Submitted to: Emerging Diseases Veterinary Medicine Agriculture Human Health Proceedings
Publication Type: Proceedings
Publication Acceptance Date: 8/13/1999
Publication Date: N/A
Technical Abstract: In 1997, tuberculosis (TB) was diagnosed in a captive herd of white-tailed deer in NE Michigan. The herd was composed of approximately 350 deer on 1500 acres, and operated as a private hunting establishment. The decision to depopulate the herd was made by the owner, the Michigan Dept. of Agriculture, and the USDA. During the depopulation effort, postmortem exams swere done on 116 deer. Various tissues, feces, and swabs of the nasal, oral, tracheal, and tonsilar crypt regions were collected for bacteriologic culture from all 116 deer. Tissues were collected for microscopic examination from deer with gross lesions suggestive of TB. Tuberculous lesions were seen in 9 of 116 deer.

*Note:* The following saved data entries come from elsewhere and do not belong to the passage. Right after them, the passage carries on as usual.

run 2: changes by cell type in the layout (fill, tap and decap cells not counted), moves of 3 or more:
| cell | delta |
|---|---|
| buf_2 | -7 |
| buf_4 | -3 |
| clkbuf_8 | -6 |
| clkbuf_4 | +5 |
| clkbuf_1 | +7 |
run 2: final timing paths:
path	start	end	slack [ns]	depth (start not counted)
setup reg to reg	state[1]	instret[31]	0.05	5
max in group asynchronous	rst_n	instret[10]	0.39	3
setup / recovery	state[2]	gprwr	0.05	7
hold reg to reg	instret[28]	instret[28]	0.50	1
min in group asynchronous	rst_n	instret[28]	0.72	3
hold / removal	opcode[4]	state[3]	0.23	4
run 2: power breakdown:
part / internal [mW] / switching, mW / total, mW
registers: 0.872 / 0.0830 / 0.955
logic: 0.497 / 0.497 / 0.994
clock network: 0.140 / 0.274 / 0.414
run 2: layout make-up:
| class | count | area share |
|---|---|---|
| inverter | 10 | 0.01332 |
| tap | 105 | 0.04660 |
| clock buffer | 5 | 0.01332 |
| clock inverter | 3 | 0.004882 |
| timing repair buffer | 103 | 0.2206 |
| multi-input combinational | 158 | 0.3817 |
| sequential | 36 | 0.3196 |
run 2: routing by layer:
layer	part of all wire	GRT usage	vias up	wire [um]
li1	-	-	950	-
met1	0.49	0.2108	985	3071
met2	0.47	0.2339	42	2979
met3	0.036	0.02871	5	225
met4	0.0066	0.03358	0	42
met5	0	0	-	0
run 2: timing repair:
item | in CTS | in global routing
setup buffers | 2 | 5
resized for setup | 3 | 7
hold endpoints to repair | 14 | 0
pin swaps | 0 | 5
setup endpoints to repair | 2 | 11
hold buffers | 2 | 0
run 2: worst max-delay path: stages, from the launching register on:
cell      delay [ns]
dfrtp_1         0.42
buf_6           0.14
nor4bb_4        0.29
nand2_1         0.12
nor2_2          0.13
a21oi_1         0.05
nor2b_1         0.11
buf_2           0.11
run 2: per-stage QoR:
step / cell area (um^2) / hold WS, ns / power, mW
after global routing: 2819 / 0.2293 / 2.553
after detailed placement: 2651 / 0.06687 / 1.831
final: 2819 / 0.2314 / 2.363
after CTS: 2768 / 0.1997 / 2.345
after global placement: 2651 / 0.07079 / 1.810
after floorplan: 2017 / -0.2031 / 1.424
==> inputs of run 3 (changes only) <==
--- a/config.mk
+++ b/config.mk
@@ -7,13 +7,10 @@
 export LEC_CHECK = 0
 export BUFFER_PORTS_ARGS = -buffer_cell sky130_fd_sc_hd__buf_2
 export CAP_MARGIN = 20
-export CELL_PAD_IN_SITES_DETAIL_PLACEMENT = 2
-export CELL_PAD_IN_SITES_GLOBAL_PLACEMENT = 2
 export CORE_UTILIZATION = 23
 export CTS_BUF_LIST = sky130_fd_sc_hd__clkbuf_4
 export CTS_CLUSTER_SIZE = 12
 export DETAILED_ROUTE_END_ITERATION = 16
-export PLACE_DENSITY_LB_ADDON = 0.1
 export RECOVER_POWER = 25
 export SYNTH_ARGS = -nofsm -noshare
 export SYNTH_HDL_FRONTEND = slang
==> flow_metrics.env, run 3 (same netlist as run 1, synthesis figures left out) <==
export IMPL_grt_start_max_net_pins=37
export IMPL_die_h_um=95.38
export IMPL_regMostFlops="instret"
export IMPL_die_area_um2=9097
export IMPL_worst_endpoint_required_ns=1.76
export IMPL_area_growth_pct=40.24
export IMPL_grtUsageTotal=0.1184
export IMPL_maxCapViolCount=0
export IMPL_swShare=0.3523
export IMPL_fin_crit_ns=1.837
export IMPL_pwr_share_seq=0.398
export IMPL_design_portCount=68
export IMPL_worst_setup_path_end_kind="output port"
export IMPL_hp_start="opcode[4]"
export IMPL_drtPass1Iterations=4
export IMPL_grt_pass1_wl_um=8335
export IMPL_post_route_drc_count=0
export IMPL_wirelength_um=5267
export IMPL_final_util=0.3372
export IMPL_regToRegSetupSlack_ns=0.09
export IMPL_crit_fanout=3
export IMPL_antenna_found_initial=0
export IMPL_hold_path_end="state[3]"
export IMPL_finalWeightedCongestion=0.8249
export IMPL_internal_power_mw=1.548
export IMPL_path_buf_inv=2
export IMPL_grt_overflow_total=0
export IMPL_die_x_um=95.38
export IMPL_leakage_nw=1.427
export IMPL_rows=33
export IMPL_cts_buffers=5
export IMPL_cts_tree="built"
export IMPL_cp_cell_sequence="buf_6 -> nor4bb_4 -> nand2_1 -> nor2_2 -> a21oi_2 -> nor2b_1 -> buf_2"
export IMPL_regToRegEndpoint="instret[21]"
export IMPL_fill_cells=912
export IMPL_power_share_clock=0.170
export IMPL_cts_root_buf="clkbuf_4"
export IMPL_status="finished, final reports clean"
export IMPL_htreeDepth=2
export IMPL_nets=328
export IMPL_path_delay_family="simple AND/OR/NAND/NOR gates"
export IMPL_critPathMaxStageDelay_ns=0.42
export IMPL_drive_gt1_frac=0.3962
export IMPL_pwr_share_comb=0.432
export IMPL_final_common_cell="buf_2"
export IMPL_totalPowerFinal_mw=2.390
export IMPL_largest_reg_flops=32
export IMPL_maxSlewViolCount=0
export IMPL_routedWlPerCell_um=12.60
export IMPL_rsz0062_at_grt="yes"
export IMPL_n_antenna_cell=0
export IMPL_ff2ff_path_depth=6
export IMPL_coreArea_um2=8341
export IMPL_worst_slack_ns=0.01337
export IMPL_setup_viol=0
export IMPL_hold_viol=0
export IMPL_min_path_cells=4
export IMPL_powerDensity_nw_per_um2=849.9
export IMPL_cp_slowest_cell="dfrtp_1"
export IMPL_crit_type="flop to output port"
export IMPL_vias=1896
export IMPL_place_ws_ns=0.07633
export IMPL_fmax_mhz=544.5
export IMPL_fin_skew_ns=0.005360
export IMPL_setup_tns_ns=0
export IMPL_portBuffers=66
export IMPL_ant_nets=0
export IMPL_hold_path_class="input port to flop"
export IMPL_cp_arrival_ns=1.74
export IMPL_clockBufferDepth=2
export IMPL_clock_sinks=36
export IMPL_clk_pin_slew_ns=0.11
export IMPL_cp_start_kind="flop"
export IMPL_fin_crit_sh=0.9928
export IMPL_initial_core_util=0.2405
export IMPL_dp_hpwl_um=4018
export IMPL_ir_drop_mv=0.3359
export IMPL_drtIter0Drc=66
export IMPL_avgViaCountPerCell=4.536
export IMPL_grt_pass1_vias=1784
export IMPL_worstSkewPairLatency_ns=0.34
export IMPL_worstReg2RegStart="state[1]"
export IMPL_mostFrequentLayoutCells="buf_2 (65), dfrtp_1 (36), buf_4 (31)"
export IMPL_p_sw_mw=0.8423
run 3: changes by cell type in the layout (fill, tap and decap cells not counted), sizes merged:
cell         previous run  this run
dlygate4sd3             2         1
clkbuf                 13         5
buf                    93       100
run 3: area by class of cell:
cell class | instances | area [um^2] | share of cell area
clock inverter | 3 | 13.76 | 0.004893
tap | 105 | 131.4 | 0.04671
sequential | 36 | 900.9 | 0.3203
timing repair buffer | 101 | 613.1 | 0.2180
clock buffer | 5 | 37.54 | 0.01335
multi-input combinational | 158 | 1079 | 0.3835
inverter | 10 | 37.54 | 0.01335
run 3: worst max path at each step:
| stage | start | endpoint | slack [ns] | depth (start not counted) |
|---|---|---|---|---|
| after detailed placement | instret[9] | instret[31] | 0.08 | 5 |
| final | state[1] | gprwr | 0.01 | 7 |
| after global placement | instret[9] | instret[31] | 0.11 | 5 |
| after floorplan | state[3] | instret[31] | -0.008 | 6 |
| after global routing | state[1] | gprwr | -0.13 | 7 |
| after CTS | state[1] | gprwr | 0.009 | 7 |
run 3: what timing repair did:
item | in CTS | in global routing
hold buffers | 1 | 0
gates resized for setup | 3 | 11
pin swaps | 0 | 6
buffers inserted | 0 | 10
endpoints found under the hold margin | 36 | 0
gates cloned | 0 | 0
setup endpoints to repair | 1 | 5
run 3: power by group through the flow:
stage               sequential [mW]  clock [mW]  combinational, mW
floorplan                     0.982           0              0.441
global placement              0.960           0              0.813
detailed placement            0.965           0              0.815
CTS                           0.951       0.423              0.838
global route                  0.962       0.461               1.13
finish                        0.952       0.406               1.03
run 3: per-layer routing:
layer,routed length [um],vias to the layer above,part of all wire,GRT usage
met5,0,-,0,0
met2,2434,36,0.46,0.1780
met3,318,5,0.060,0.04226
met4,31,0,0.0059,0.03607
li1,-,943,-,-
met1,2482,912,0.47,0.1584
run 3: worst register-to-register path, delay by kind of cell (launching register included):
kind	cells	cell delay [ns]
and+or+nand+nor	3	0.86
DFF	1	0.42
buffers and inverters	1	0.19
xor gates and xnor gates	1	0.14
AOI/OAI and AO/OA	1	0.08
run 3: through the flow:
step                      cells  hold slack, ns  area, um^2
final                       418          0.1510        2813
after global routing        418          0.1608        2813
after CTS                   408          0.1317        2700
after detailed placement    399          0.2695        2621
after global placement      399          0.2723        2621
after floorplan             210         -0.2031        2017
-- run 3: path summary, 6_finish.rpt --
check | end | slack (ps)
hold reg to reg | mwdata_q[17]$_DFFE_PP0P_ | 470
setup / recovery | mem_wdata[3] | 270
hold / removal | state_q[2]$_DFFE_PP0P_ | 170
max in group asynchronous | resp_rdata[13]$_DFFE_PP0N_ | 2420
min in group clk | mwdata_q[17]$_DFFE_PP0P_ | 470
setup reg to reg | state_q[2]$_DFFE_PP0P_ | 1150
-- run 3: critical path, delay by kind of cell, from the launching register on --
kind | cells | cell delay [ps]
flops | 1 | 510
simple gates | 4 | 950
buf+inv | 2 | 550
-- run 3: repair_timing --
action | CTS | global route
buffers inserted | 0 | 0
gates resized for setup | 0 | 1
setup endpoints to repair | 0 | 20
===== src/rtl/br_pkg.sv =====
// Shared definitions for branch resolution: RV32I branch funct3 codes,
// the 2-bit direction-counter state type and its saturating update.
package br_pkg;

  localparam logic [2:0] F3_BEQ  = 3'b000;
  localparam logic [2:0] F3_BNE  = 3'b001;
  localparam logic [2:0] F3_BLT  = 3'b100;
  localparam logic [2:0] F3_BGE  = 3'b101;
  localparam logic [2:0] F3_BLTU = 3'b110;
  localparam logic [2:0] F3_BGEU = 3'b111;

  typedef enum logic [1:0] {
    SNT = 2'b00,
    WNT = 2'b01,
    WT  = 2'b10,
    ST  = 2'b11
  } bht_state_t;

  // Taken moves toward ST, not-taken toward SNT; both ends saturate.
  function automatic bht_state_t next_bht(input bht_state_t state, input logic taken);
    bht_state_t nxt;
    nxt = state;
    case (state)
      SNT: nxt = taken ? WNT : SNT;
      WNT: nxt = taken ? WT  : SNT;
      WT:  nxt = taken ? ST  : WNT;
      ST:  nxt = taken ? ST  : WT;
      default: nxt = WNT;
    endcase
    return nxt;
  endfunction

endpackage


===== src/rtl/bht_table.sv =====
// Branch history table of 2-bit saturating counters.
// Ports:
//   i_clk, i_reset      clock, synchronous active-high reset (all entries -> WNT)
//   i_rd_idx/o_rd_state combinational read port (returns pre-update value)
//   i_we/i_wr_idx/i_wr_taken  synchronous training port
module bht_table
  import br_pkg::*;
#(
  parameter int BHT_ENTRIES = 64,
  parameter int INDEX_W     = $clog2(BHT_ENTRIES)
) (
  input  logic               i_clk,
  input  logic               i_reset,
  input  logic [INDEX_W-1:0] i_rd_idx,
  output bht_state_t         o_rd_state,
  input  logic               i_we,
  input  logic [INDEX_W-1:0] i_wr_idx,
  input  logic               i_wr_taken
);

  bht_state_t r_table [BHT_ENTRIES];

  always_ff @(posedge i_clk) begin
    if (i_reset) begin
      for (int unsigned i = 0; i < BHT_ENTRIES; i++) begin
        r_table[i] <= WNT;
      end
    end else if (i_we) begin
      r_table[i_wr_idx] <= next_bht(r_table[i_wr_idx], i_wr_taken);
    end
  end

  assign o_rd_state = r_table[i_rd_idx];

endmodule
`src/rtl/ahb_arbiter_slave_inst.sv`:
```
// ahb_arbiter_slave_inst: per-slave AHB arbiter with burst/lock hold; AHB_ARB_FIXED_PRIO_EN selects fixed priority
module ahb_arbiter_slave_inst #(
  parameter int CHANNEL_NUM = 4,
  parameter int IDX_W = (CHANNEL_NUM > 1) ? $clog2(CHANNEL_NUM) : 1
) (
  input  logic                        hclk,
  input  logic                        hreset,
  input  logic [CHANNEL_NUM-1:0]      hreq,
  input  logic [CHANNEL_NUM-1:0][1:0] htrans,
  input  logic [CHANNEL_NUM-1:0][2:0] hburst,
  input  logic [CHANNEL_NUM-1:0]      hmastlock,
  input  logic                        hready,
  output logic [CHANNEL_NUM-1:0]      sel_addr,
  output logic [CHANNEL_NUM-1:0]      sel_data,
  output logic [IDX_W-1:0]            hmaster
);
  logic [CHANNEL_NUM-1:0] sel_addr_q, sel_addr_d, sel_data_q, sel_data_d;
  logic [IDX_W-1:0]       hmaster_q, hmaster_d, win;
  logic [3:0]             rem_q, rem_d, len_m1;
  logic [1:0]             tr;
  logic [2:0]             bu;
  logic                   fixed, hold, arb;
`ifndef AHB_ARB_FIXED_PRIO_EN
  logic [IDX_W-1:0]       last_q, last_d, cand;
`endif
  // owner's transfer decode: beats left after this edge and whether the grant must stay put
  always_comb begin
    tr = htrans[hmaster_q];
    bu = hburst[hmaster_q];
    fixed = |bu[2:1];
    len_m1 = (bu[2:1] == 2'b01) ? 4'd3 : (bu[2:1] == 2'b10) ? 4'd7 : 4'd15;
    rem_d = !hready ? rem_q :
            (tr == 2'b10 && fixed) ? len_m1 :
            (tr == 2'b11) ? ((rem_q == 4'd0) ? 4'd0 : rem_q - 4'd1) :
            (tr == 2'b01) ? rem_q : 4'd0;
    hold = hmastlock[hmaster_q] | (rem_d != 4'd0) | (tr == 2'b01) | (bu == 3'b001 && tr[1]);
  end
  // winner search; later loop iterations overwrite earlier ones so the highest-priority requester lands last
  always_comb begin
    win = '0;
`ifdef AHB_ARB_FIXED_PRIO_EN
    for (int i = CHANNEL_NUM - 1; i >= 0; i--)
      if (hreq[i]) win = IDX_W'(i);
`else
    cand = '0;
    for (int i = CHANNEL_NUM; i >= 1; i--) begin
      cand = IDX_W'((int'(last_q) + i) % CHANNEL_NUM);
      if (hreq[cand]) win = cand;
    end
`endif
  end
  // next-state: everything freezes while the slave stalls; grant moves only on an unheld accepted edge
  always_comb begin
    arb = hready & ~hold & (|hreq);
    sel_data_d = hready ? sel_addr_q : sel_data_q;
    sel_addr_d = arb ? (CHANNEL_NUM'(1) << win) : sel_addr_q;
    hmaster_d = arb ? win : hmaster_q;
`ifndef AHB_ARB_FIXED_PRIO_EN
    last_d = arb ? win : last_q;
`endif
  end
  // state registers with synchronous reset parking channel 0
  always_ff @(posedge hclk) begin
    if (hreset) begin
      sel_addr_q <= CHANNEL_NUM'(1);
      sel_data_q <= '0;
      hmaster_q <= '0;
      rem_q <= '0;
`ifndef AHB_ARB_FIXED_PRIO_EN
      last_q <= '0;
`endif
    end else begin
      sel_addr_q <= sel_addr_d;
      sel_data_q <= sel_data_d;
      hmaster_q <= hmaster_d;
      rem_q <= rem_d;
`ifndef AHB_ARB_FIXED_PRIO_EN
      last_q <= last_d;
`endif
    end
  end
  assign sel_addr = sel_addr_q;
  assign sel_data = sel_data_q;
  assign hmaster = hmaster_q;
endmodule

```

Mycobacterium bovis was isolated from tissues of 1 deer with no gross lesions of TB. The most common sites to contain gross lesions were the medial retropharyngeal lymph nodes (6 of 9), and the lung (4 of 9). Three of ten tuberculous deer would have been missed dhad the examination been limited to the head and associated cranial lymph nodes. M. bovis was isolated from swabs of the nasal, oral, tracheal, and tonsilar regions of infected deer as well as some deer with no gross lesions. Pelleted feed, corn, hay, and soil were collected for bacteriologic culture from feeding sites on the 1500-acre premise. Water was collected for bacteriologic culture from ponds used as watering sites. Mycobacterium bovis was not isolated from any feed, hay, soil, or water samples. Some surveys of deer for TB involve examination of the head and cranial lymph nodes only. These results suggest that examination of only the head, will underestimate the prevalence of disease in a naturally infected population. These results further suggest that deer with no gross lesions of TB may be capable of transmitting the organism.